Matteo Renzi al posto di Enea. Sulle sue spalle il “padre” Silvio Berlusconi invece di Anchise. E ad accompagnarlo Matteo Orfini, calato nei panni del giovane figlio Ascanio. Lo street artist Sirante continua a incorniciare la politica italiana, dipingendone con tratti rinascimentali i protagonisti. Dopo “I Bari“, il quadro comparso in via dè Lucchesi a Roma a metà aprile e raffigurante Di Maio e Salvini mentre truffano l’ingenuo Berlusconi, ecco “L’incendio del Nazareno“. L’opera, affissa nel centro della Capitale e ispirata all’Incendio di Borgo di Raffaello, è stata subito rimossa dalla polizia.

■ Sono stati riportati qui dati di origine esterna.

`src/rtl/multi_value_pixel_renderer_if.sv`:
```
// Bundles the value-capture handshake and the pixel request/response bus
// shared between the value producers, the scan controller and the renderer.
interface multi_value_pixel_renderer_if #(
  parameter int NUM_CH   = 2,
  parameter int VALUE_W  = 10,
  parameter int ROW_BITS = 5,
  parameter int COL_BITS = 6
);
  logic [NUM_CH*VALUE_W-1:0]    values;
  logic                         values_valid;
  logic                         values_ready;
  logic                         frame_start;
  logic [ROW_BITS+COL_BITS-1:0] pixel_addr;
  logic                         pixel_req;
  logic [23:0]                  pixel_data;
  logic                         pixel_valid;
  logic [NUM_CH-1:0]            overflow;

  modport master (
    output values, values_valid, frame_start, pixel_addr, pixel_req,
    input  values_ready, pixel_data, pixel_valid, overflow
  );

  modport slave (
    input  values, values_valid, frame_start, pixel_addr, pixel_req,
    output values_ready, pixel_data, pixel_valid, overflow
  );
endinterface

```
`src/rtl/multi_value_pixel_renderer.sv`:
```
// Numeric overlay pixel source: double-dabble conversion into a shadow bank,
// swapped into the active bank at frame start, rendered via a 2-stage pipeline.
//   state   | meaning
//   IDLE    | ready for a capture
//   LOAD    | saturate value[ch], seed shift register, clear BCD
//   SHIFT   | VALUE_W add-3/shift steps
//   STORE   | write blanked digits and sat flag to shadow[ch]
module multi_value_pixel_renderer #(
  parameter int NUM_CH      = 2,
  parameter int DIGITS      = 3,
  parameter int VALUE_W     = 10,
  parameter int ROW_BITS    = 5,
  parameter int COL_BITS    = 6,
  parameter int ROW0        = 12,
  parameter int COL0        = 4,
  parameter int CH_PITCH    = 32,
  parameter int DIGIT_PITCH = 6,
  parameter logic [NUM_CH*24-1:0] CH_COLORS = {24'h0000FF, 24'hFF0000},
  parameter logic [23:0] BG_COLOR = 24'h000000
) (
  input  logic clk,
  input  logic rst,
  multi_value_pixel_renderer_if.slave bus
);
  localparam int CH_W  = (NUM_CH > 1) ? $clog2(NUM_CH) : 1;
  localparam int CNT_W = $clog2(VALUE_W + 1);
  localparam int unsigned MAX_VAL = 10**DIGITS - 1;
  localparam logic [3:0] BLANK = 4'd15;

  typedef enum logic [1:0] {S_IDLE, S_LOAD, S_SHIFT, S_STORE} state_e;

  state_e               state_q, state_d;
  logic [CH_W-1:0]      ch_q, ch_d;
  logic [CNT_W-1:0]     cnt_q, cnt_d;
  logic [VALUE_W-1:0]   val_q [NUM_CH];
  logic [VALUE_W-1:0]   val_d [NUM_CH];
  logic [VALUE_W-1:0]   sh_q, sh_d;
  logic [DIGITS*4-1:0]  bcd_q, bcd_d;
  logic                 sat_q, sat_d;
  logic                 pending_q, pending_d;
  logic [3:0]           shadow_q [NUM_CH][DIGITS];
  logic [3:0]           shadow_d [NUM_CH][DIGITS];
  logic [3:0]           active_q [NUM_CH][DIGITS];
  logic [3:0]           active_d [NUM_CH][DIGITS];
  logic [NUM_CH-1:0]    shadow_sat_q, shadow_sat_d;
  logic [NUM_CH-1:0]    active_sat_q, active_sat_d;

  logic [VALUE_W-1:0]   cur_val;
  logic [DIGITS*4-1:0]  bcd_adj;
  logic [3:0]           dig_blk [DIGITS];
  logic                 lead;
  logic                 last_store;
  logic                 swap;

  always_comb begin
    state_d      = state_q;
    ch_d         = ch_q;
    cnt_d        = cnt_q;
    val_d        = val_q;
    sh_d         = sh_q;
    bcd_d        = bcd_q;
    sat_d        = sat_q;
    pending_d    = pending_q;
    shadow_d     = shadow_q;
    active_d     = active_q;
    shadow_sat_d = shadow_sat_q;
    active_sat_d = active_sat_q;
    cur_val      = val_q[ch_q];
    bcd_adj      = bcd_q;
    lead         = 1'b1;

    for (int i = 0; i < DIGITS; i++) begin
      if (bcd_q[4*i +: 4] >= 4'd5) bcd_adj[4*i +: 4] = bcd_q[4*i +: 4] + 4'd3;
    end

    // Position 0 is the most significant digit; the last position is never blanked.
    for (int d = 0; d < DIGITS; d++) begin
      dig_blk[d] = bcd_q[4*(DIGITS-1-d) +: 4];
      if (lead && dig_blk[d] == 4'd0 && d != DIGITS-1) dig_blk[d] = BLANK;
      else lead = 1'b0;
    end

    last_store = (state_q == S_STORE) && (ch_q == CH_W'(NUM_CH-1));
    swap       = bus.frame_start && pending_q && !last_store;

    case (state_q)
      S_IDLE: begin
        if (bus.values_valid) begin
          for (int c = 0; c < NUM_CH; c++) val_d[c] = bus.values[VALUE_W*c +: VALUE_W];
          ch_d    = '0;
          state_d = S_LOAD;
        end
      end
      S_LOAD: begin
        if (32'(cur_val) > MAX_VAL) begin
          sh_d  = VALUE_W'(MAX_VAL);
          sat_d = 1'b1;
        end else begin
          sh_d  = cur_val;
          sat_d = 1'b0;
        end
        bcd_d   = '0;
        cnt_d   = CNT_W'(VALUE_W - 1);
        state_d = S_SHIFT;
      end
      S_SHIFT: begin
        {bcd_d, sh_d} = {bcd_adj[DIGITS*4-2:0], sh_q, 1'b0};
        if (cnt_q == '0) state_d = S_STORE;
        else             cnt_d   = cnt_q - 1'b1;
      end
      S_STORE: begin
        for (int d = 0; d < DIGITS; d++) shadow_d[ch_q][d] = dig_blk[d];
        shadow_sat_d[ch_q] = sat_q;
        if (last_store) begin
          pending_d = 1'b1;
          state_d   = S_IDLE;
        end else begin
          ch_d    = ch_q + 1'b1;
          state_d = S_LOAD;
        end
      end
      default: state_d = S_IDLE;
    endcase

    if (swap) begin
      active_d     = shadow_q;
      active_sat_d = shadow_sat_q;
      pending_d    = 1'b0;
    end
  end

  logic [ROW_BITS-1:0] row;
  logic [COL_BITS-1:0] col;
  assign {row, col} = bus.pixel_addr;

  logic            valid1_q, valid1_d, hit1_q, hit1_d;
  logic [CH_W-1:0] ch1_q, ch1_d;
  logic [3:0]      code1_q, code1_d;
  logic [2:0]      x1_q, x1_d, y1_q, y1_d;
  logic            valid2_q;
  logic [23:0]     pix_q, pix_d;
  logic [4:0]      frow;
  logic            lit;
  int              box_col;

  // Descending scan so the lowest channel's box overrides any overlap.
  always_comb begin
    valid1_d = bus.pixel_req;
    hit1_d   = 1'b0;
    ch1_d    = '0;
    code1_d  = BLANK;
    x1_d     = '0;
    y1_d     = '0;
    box_col  = 0;
    for (int c = NUM_CH-1; c >= 0; c--) begin
      for (int d = DIGITS-1; d >= 0; d--) begin
        box_col = COL0 + c*CH_PITCH + d*DIGIT_PITCH;
        if (int'(col) >= box_col && int'(col) <= box_col + 4 &&
            int'(row) >= ROW0 && int'(row) <= ROW0 + 6) begin
          hit1_d  = 1'b1;
          ch1_d   = CH_W'(c);
          code1_d = active_q[c][d];
          x1_d    = 3'(int'(col) - box_col);
          y1_d    = 3'(int'(row) - ROW0);
        end
      end
    end
  end

  function automatic logic [4:0] font_row(input logic [3:0] code, input logic [2:0] y);
    logic [34:0] g;
    case (code)
      4'd0: g = {5'h0E, 5'h11, 5'h13, 5'h15, 5'h19, 5'h11, 5'h0E};
      4'd1: g = {5'h04, 5'h0C, 5'h04, 5'h04, 5'h04, 5'h04, 5'h0E};
      4'd2: g = {5'h0E, 5'h11, 5'h01, 5'h02, 5'h04, 5'h08, 5'h1F};
      4'd3: g = {5'h1F, 5'h02, 5'h04, 5'h02, 5'h01, 5'h11, 5'h0E};
      4'd4: g = {5'h02, 5'h06, 5'h0A, 5'h12, 5'h1F, 5'h02, 5'h02};
      4'd5: g = {5'h1F, 5'h10, 5'h1E, 5'h01, 5'h01, 5'h11, 5'h0E};
      4'd6: g = {5'h06, 5'h08, 5'h10, 5'h1E, 5'h11, 5'h11, 5'h0E};
      4'd7: g = {5'h1F, 5'h01, 5'h02, 5'h04, 5'h08, 5'h08, 5'h08};
      4'd8: g = {5'h0E, 5'h11, 5'h11, 5'h0E, 5'h11, 5'h11, 5'h0E};
      4'd9: g = {5'h0E, 5'h11, 5'h11, 5'h0F, 5'h01, 5'h02, 5'h0C};
      default: g = '0;
    endcase
    if (y > 3'd6) font_row = 5'h00;
    else          font_row = g[5*(6-int'(y)) +: 5];
  endfunction

  always_comb begin
    frow  = font_row(code1_q, y1_q);
    lit   = hit1_q && frow[3'd4 - x1_q];
    pix_d = lit ? CH_COLORS[24*ch1_q +: 24] : BG_COLOR;
  end

  always_ff @(posedge clk) begin
    if (rst) begin
      state_q      <= S_IDLE;
      ch_q         <= '0;
      cnt_q        <= '0;
      sh_q         <= '0;
      bcd_q        <= '0;
      sat_q        <= 1'b0;
      pending_q    <= 1'b0;
      shadow_sat_q <= '0;
      active_sat_q <= '0;
      for (int c = 0; c < NUM_CH; c++) begin
        val_q[c] <= '0;
        for (int d = 0; d < DIGITS; d++) begin
          shadow_q[c][d] <= BLANK;
          active_q[c][d] <= BLANK;
        end
      end
      valid1_q <= 1'b0;
      hit1_q   <= 1'b0;
      ch1_q    <= '0;
      code1_q  <= BLANK;
      x1_q     <= '0;
      y1_q     <= '0;
      valid2_q <= 1'b0;
      pix_q    <= '0;
    end else begin
      state_q      <= state_d;
      ch_q         <= ch_d;
      cnt_q        <= cnt_d;
      val_q        <= val_d;
      sh_q         <= sh_d;
      bcd_q        <= bcd_d;
      sat_q        <= sat_d;
      pending_q    <= pending_d;
      shadow_q     <= shadow_d;
      active_q     <= active_d;
      shadow_sat_q <= shadow_sat_d;
      active_sat_q <= active_sat_d;
      valid1_q     <= valid1_d;
      hit1_q       <= hit1_d;
      ch1_q        <= ch1_d;
      code1_q      <= code1_d;
      x1_q         <= x1_d;
      y1_q         <= y1_d;
      valid2_q     <= valid1_q;
      pix_q        <= pix_d;
    end
  end

  assign bus.values_ready = (state_q == S_IDLE);
  assign bus.pixel_data   = pix_q;
  assign bus.pixel_valid  = valid2_q;
  assign bus.overflow     = active_sat_q;
endmodule
```
`src/flat_wrapper.sv`:
```
// flat-port wrapper written by rule: the top's interface ports become plain ports
module multi_value_pixel_renderer_flat 
#(
  parameter int NUM_CH      = 2,
  parameter int DIGITS      = 3,
  parameter int VALUE_W     = 10,
  parameter int ROW_BITS    = 5,
  parameter int COL_BITS    = 6,
  parameter int ROW0        = 12,
  parameter int COL0        = 4,
  parameter int CH_PITCH    = 32,
  parameter int DIGIT_PITCH = 6,
  parameter logic [NUM_CH*24-1:0] CH_COLORS = {24'h0000FF, 24'hFF0000},
  parameter logic [23:0] BG_COLOR = 24'h000000
)
  (clk, rst, bus_values, bus_values_valid, bus_frame_start, bus_pixel_addr, bus_pixel_req, bus_values_ready, bus_pixel_data, bus_pixel_valid, bus_overflow);
  multi_value_pixel_renderer_if #(.NUM_CH(NUM_CH), .VALUE_W(VALUE_W), .ROW_BITS(ROW_BITS), .COL_BITS(COL_BITS)) bus_i ();
  input  logic clk;
  input  logic rst;
  input wire logic [$bits(bus_i.values)-1:0] bus_values;
  input wire logic [$bits(bus_i.values_valid)-1:0] bus_values_valid;
  input wire logic [$bits(bus_i.frame_start)-1:0] bus_frame_start;
  input wire logic [$bits(bus_i.pixel_addr)-1:0] bus_pixel_addr;
  input wire logic [$bits(bus_i.pixel_req)-1:0] bus_pixel_req;
  output wire logic [$bits(bus_i.values_ready)-1:0] bus_values_ready;
  output wire logic [$bits(bus_i.pixel_data)-1:0] bus_pixel_data;
  output wire logic [$bits(bus_i.pixel_valid)-1:0] bus_pixel_valid;
  output wire logic [$bits(bus_i.overflow)-1:0] bus_overflow;
  assign bus_i.values = bus_values;
  assign bus_i.values_valid = bus_values_valid;
  assign bus_i.frame_start = bus_frame_start;
  assign bus_i.pixel_addr = bus_pixel_addr;
  assign bus_i.pixel_req = bus_pixel_req;
  assign bus_values_ready = bus_i.values_ready;
  assign bus_pixel_data = bus_i.pixel_data;
  assign bus_pixel_valid = bus_i.pixel_valid;
  assign bus_overflow = bus_i.overflow;
  multi_value_pixel_renderer #(.NUM_CH(NUM_CH), .DIGITS(DIGITS), .VALUE_W(VALUE_W), .ROW_BITS(ROW_BITS), .COL_BITS(COL_BITS), .ROW0(ROW0), .COL0(COL0), .CH_PITCH(CH_PITCH), .DIGIT_PITCH(DIGIT_PITCH), .CH_COLORS(CH_COLORS), .BG_COLOR(BG_COLOR)) u_core (.clk(clk), .rst(rst), .bus(bus_i));
endmodule
```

“Da quando Matteo Renzi ha preso la guida del Partito democratico, è iniziato un lungo declino che ci ha portato fino ad oggi. Dopo aver appiccato l’incendio con quel suo ‘stai sereno‘, ha continuato con le sue scelte egoistiche, con i suoi atteggiamenti da gradasso e le innumerevoli frasi da millantatore populista”, ha scritto su Facebook l’artista per motivare le ragioni del quadro. “Non abbandonerà mai il suo Silvio, non può fare a meno dei consigli di Verdini. Fuggirà dall’infuocata situazione all’interno del suo partito. Salverà il suo anziano e fedele ‘padre’, il suo fedelissimo Orfini e i soliti vecchi amici?”, si chiede Sirante criticando la scelta di non dialogare con il Movimento 5 stelle.

L’opera, ispirata all’affresco di Raffaello che si trova nei Musei Vaticani, è apparsa su un muro di Largo del Nazareno a poche ore dalla direzione nazionale del Pd, che si preannuncia tormentata e a rischio spaccatura. Quasi un presagio rispetto a quello che potrebbe succedere. Sulla scena, oltre a Renzi, Berlusconi e Orfini, sono presenti anche Maria Elena Boschi e Denis Verdini, quest’ultimo rappresentato mentre tenta di scappare dall’incendio.